One of the most common ailments of childhood, mumps is caused by a viral infection in the saliva glands. It may only affect one side of the face, but often spreads to the opposite gland a day or two later. Along with swollen glands, mumps may cause headache, earache, joint pain and a high temperature.
Although adult men who catch mumps may suffer swelling and inflammation of the testicles, this rarely leads to sterility, contrary to common belief. In women, inflammation of the ovaries can cause abdominal pain, but again, is unlikely to result in permanent damage. Mumps is infectious, and is an airborne virus and it often occurs in epidemics, particularly in spring and summer.
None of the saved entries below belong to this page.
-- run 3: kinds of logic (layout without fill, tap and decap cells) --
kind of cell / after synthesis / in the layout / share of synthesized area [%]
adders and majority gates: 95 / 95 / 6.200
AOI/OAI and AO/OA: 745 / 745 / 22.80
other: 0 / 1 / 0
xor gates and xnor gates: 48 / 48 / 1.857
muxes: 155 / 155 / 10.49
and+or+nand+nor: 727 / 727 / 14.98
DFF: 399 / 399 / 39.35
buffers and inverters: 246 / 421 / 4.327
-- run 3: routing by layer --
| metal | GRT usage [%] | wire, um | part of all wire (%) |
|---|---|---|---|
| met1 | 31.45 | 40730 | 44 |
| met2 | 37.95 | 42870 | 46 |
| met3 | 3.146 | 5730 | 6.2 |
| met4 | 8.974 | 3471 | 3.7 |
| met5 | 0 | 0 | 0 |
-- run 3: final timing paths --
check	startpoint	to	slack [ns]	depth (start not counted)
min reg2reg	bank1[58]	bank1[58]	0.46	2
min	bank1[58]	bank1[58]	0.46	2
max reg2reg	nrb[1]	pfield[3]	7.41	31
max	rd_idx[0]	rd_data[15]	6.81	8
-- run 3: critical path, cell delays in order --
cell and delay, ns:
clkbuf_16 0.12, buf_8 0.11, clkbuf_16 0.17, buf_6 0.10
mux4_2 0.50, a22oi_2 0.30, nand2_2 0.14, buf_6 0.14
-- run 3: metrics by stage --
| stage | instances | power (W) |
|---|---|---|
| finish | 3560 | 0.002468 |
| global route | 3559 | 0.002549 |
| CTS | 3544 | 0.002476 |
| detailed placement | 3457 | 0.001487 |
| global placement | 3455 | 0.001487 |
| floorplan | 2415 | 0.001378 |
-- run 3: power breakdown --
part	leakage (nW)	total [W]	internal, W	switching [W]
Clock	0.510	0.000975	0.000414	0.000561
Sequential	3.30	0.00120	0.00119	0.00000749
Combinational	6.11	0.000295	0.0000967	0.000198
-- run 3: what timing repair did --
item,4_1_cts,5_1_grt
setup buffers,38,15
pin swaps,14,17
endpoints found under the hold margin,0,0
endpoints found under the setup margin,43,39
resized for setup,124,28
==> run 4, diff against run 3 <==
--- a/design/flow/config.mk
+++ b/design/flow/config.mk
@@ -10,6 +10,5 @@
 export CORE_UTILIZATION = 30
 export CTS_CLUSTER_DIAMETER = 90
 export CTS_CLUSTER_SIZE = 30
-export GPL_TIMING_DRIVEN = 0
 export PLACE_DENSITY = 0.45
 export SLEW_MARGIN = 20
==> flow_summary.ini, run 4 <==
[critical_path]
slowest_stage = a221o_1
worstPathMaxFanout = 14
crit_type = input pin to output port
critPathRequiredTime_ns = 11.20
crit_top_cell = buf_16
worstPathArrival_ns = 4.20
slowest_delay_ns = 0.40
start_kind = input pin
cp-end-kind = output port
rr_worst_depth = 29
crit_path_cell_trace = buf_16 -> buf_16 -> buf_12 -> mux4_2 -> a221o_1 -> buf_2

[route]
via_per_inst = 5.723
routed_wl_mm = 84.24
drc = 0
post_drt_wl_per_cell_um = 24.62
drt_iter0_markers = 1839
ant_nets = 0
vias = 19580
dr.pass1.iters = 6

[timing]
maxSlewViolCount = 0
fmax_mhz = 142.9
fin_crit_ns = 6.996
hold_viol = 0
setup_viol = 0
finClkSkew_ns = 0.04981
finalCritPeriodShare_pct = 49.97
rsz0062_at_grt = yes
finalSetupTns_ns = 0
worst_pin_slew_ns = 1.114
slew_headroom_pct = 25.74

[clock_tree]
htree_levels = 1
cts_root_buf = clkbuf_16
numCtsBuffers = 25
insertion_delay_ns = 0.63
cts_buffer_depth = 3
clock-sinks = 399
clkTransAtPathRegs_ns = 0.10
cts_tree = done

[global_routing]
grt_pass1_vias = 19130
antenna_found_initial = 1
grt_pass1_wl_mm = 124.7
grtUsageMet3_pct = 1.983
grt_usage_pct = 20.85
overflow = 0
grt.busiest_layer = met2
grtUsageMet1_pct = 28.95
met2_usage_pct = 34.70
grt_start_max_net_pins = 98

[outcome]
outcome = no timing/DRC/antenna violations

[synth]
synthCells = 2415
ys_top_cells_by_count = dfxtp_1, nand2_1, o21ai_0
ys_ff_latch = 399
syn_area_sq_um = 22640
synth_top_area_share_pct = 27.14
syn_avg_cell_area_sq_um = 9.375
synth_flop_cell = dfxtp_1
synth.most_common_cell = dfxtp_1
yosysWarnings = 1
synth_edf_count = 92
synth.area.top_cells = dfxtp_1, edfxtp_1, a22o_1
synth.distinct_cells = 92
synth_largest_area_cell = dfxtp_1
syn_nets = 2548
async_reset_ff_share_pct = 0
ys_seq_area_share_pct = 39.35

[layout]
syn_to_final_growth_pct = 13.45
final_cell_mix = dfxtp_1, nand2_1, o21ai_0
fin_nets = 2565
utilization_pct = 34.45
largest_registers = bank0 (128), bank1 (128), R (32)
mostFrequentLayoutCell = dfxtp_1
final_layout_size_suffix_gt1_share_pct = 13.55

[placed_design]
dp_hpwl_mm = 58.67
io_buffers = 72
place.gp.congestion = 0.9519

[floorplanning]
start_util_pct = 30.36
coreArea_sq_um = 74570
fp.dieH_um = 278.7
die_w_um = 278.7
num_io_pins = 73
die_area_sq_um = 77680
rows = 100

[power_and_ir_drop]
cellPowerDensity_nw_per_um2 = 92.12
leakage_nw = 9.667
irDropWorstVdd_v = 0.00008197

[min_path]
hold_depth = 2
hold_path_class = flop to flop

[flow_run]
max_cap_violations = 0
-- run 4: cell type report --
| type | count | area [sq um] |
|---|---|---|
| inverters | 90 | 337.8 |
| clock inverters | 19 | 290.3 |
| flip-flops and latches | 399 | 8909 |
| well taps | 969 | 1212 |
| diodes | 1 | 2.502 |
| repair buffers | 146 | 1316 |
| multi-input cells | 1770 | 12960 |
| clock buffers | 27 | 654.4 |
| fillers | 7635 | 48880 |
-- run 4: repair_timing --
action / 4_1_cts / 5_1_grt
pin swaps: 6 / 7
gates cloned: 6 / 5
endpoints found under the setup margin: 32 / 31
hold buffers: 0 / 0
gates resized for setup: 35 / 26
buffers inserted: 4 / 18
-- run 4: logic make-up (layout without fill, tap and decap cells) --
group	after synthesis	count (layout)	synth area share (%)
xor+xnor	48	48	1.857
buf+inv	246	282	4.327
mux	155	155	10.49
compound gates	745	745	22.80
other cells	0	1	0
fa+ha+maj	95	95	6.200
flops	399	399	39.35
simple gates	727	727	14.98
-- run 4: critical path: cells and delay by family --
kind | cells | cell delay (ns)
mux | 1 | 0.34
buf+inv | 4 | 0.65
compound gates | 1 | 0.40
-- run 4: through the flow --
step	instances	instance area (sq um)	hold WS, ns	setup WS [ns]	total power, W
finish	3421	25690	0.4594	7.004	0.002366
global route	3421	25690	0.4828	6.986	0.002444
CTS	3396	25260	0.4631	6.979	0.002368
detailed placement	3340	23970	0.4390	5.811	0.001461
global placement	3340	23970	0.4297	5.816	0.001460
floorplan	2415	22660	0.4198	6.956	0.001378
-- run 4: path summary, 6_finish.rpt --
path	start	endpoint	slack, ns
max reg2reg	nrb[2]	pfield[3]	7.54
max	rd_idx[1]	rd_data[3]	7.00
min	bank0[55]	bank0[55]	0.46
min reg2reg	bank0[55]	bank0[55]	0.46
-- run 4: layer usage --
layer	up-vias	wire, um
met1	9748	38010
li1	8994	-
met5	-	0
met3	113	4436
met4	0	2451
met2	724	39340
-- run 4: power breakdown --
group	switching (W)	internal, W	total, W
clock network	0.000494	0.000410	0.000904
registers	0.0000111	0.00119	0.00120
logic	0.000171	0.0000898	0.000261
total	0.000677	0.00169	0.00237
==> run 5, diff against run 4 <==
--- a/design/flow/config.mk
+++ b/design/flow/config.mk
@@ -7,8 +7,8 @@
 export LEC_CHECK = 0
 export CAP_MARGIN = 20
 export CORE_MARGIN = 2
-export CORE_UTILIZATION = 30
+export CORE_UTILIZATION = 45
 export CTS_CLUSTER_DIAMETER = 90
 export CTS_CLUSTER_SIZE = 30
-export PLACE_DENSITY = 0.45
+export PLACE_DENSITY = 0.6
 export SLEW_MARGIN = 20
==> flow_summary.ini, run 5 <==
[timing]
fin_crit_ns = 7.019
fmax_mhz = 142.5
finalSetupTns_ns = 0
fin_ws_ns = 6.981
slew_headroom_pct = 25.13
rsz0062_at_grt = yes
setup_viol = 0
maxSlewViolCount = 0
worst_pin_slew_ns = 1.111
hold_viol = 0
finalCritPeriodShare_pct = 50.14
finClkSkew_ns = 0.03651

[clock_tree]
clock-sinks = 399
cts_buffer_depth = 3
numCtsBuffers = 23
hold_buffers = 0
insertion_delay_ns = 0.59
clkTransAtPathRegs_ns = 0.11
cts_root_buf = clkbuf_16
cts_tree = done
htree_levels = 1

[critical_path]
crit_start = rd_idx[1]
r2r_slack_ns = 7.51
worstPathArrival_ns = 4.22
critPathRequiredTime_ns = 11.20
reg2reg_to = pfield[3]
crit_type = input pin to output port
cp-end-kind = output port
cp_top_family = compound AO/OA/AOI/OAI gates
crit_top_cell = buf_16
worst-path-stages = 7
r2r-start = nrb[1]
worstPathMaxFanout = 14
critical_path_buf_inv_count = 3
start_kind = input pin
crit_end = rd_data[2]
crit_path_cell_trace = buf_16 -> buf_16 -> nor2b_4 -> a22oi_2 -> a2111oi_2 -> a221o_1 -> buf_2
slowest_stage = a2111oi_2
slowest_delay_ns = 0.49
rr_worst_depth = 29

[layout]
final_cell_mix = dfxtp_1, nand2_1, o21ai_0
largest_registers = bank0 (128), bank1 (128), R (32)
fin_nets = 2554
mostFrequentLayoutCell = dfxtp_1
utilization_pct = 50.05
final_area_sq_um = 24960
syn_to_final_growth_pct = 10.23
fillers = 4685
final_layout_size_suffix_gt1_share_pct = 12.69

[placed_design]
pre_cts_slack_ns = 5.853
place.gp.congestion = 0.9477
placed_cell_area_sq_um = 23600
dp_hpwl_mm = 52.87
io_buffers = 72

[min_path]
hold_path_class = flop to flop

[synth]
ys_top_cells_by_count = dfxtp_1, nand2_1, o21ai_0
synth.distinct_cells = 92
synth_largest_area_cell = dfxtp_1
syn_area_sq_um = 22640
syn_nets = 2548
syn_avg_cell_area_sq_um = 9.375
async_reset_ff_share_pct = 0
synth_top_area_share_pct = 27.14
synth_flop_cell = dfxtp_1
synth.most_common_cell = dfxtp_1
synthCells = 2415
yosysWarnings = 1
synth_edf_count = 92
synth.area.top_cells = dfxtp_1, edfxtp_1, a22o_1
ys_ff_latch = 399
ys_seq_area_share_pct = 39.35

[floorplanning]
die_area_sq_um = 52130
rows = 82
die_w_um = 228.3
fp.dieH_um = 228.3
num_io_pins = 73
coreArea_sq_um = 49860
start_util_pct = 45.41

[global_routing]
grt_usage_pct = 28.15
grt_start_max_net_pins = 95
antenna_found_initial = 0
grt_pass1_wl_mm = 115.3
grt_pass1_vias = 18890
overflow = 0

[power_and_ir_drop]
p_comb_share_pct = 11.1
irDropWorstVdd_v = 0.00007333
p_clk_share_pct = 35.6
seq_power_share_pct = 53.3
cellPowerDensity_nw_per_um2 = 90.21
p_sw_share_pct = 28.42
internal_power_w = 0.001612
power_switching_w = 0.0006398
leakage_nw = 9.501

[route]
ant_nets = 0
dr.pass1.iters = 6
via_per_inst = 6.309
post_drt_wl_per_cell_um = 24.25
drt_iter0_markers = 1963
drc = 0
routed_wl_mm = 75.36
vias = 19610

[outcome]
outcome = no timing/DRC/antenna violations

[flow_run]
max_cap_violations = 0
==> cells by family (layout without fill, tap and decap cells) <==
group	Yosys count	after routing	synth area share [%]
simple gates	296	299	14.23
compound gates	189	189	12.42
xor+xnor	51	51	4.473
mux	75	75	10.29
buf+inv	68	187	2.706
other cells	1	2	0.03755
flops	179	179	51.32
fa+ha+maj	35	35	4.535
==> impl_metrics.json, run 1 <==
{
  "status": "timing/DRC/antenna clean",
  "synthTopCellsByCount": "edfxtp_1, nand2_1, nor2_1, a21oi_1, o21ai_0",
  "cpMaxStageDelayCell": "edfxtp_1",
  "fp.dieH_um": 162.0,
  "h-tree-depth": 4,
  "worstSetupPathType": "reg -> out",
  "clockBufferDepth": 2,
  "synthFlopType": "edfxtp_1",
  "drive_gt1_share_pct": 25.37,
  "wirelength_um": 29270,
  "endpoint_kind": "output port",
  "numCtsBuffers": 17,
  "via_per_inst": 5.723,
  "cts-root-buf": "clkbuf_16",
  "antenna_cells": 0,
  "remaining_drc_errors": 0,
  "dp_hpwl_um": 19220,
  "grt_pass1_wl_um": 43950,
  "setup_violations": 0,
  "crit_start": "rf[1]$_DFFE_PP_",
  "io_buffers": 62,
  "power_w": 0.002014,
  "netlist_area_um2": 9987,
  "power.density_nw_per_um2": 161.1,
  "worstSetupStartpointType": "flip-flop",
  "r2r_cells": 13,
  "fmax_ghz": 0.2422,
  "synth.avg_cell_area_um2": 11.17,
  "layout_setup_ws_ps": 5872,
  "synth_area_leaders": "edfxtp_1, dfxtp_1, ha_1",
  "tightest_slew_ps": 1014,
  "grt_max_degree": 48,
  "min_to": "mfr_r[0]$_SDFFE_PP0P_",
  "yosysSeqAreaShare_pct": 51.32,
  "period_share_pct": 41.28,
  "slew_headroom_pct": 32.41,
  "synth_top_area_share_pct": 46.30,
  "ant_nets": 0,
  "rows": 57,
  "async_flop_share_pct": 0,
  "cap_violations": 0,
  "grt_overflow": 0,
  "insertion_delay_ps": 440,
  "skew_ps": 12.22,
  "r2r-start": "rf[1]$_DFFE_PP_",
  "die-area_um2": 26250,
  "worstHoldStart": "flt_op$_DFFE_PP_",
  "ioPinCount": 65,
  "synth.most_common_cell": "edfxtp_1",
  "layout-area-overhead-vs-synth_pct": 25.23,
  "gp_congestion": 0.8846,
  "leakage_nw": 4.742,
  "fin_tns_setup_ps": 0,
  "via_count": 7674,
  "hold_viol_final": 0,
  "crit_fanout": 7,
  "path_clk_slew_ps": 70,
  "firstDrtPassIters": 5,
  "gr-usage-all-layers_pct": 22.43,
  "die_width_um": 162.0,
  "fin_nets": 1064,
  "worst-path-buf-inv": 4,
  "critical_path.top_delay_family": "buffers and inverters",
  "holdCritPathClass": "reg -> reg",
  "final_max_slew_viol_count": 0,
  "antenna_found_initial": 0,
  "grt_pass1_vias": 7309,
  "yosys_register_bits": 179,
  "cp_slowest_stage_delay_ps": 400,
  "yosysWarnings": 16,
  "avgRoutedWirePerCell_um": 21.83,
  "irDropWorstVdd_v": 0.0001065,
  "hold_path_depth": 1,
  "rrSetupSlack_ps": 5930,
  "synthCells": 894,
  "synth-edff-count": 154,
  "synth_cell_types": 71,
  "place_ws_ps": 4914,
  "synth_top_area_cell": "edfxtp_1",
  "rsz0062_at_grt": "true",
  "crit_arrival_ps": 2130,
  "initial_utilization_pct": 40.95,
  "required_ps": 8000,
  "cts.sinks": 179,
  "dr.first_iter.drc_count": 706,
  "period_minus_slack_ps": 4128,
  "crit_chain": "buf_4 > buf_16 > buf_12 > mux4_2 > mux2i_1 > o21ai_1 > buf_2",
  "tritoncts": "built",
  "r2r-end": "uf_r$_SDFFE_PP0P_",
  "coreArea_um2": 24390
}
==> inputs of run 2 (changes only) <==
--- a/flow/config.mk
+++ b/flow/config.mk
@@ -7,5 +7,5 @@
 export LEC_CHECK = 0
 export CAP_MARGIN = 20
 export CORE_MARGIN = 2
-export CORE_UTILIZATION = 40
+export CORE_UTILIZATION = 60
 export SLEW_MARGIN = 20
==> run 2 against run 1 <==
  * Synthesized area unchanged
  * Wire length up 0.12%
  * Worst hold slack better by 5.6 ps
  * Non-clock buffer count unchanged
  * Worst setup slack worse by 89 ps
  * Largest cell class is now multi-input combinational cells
From an optimization exercise on the open Yosys and OpenROAD flow, aimed at a short achievable clock period and few clock cycles; shortcuts taken in it are not production practice.
Function was checked by simulation only, so behaviour that the tests miss may differ from the original.
Power figures rest on the tool's default switching activity, not on a simulated workload.

## flow/design.v (module list and top-level ports; edited modules follow where they fit)
// module cutevm: 1638 lines
module cutevm (
    input  wire        clk,
    input  wire        rst,
    output reg         mem_valid,
    output reg         mem_we,
    output reg  [13:0] mem_addr,      
    output reg  [15:0] mem_wdata,
    input  wire        mem_ready,
    input  wire [15:0] mem_rdata,
    output reg         out_valid,
    output reg  [7:0]  out_data,
    input  wire        out_taken,
    output reg         halted,
    output reg         fatal,
    output reg         fatal_ovf,      
    output reg  [31:0] stop_ip,
    output reg  [7:0]  stop_info       
);
  // ...
==> flow/run.sh <==
#!/bin/bash
# synth_recipe.tcl (not shown) runs the flow's synth.tcl, then flattens the netlist and writes it again
# the make line also repeats each setting of config.mk as NAME=value (left out here)
make -C /OpenROAD-flow-scripts/flow DESIGN_CONFIG=/design/flow/config.mk WORK_HOME=/design/flow/orfs CLKGATE_MAP_FILE= SYNTH_SCRIPT=/design/flow/synth_recipe.tcl finish
==> flow/config.mk <==
export PLATFORM = sky130hd
export DESIGN_NAME = cutevm
export DESIGN_NICKNAME = cutevm
export VERILOG_FILES = /design/flow/design.v
export SDC_FILE = /design/flow/constraint.sdc
export NUM_CORES = 4
export LEC_CHECK = 0
export CAP_MARGIN = 20
export CORE_MARGIN = 2
export CORE_UTILIZATION = 30
export PLACE_DENSITY = 0.5
export SLEW_MARGIN = 20
==> flow/constraint.sdc <==
create_clock -name core_clock -period 13.5 [get_ports {clk}]
set_input_delay 2.7000 -clock core_clock [delete_from_list [all_inputs] [get_ports {clk}]]
set_output_delay 2.7000 -clock core_clock [all_outputs]
set_load 0.01 [all_outputs]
It is usually spread through coughing or sneezing, which releases droplets of contaminated saliva. It can also be spread if an infectious person touches their nose or mouth and then other objects, such as door handles or shared contact surfaces such as desks or computer keyboards. Sharing cups, plates or utensils with an infectious person is also a vector for the spread of the virus.
Chinese Medicine regards mumps as an invasion of Wind-Damp-Heat which has become lodged in channels of the facial area, and therefore causes the painful swelling of the glands. Chinese herbs such as Jin Yin Hua (Flos Lonicerae), Ban Lan Gen (Radix Isatidis), Pu Gong Ying (Herba Taraxaci), Huang Qin (Radix Scutellariae) or Da Huang (Radix et Rhizoma Rhei) can all be used in Chinese Medicine treatment.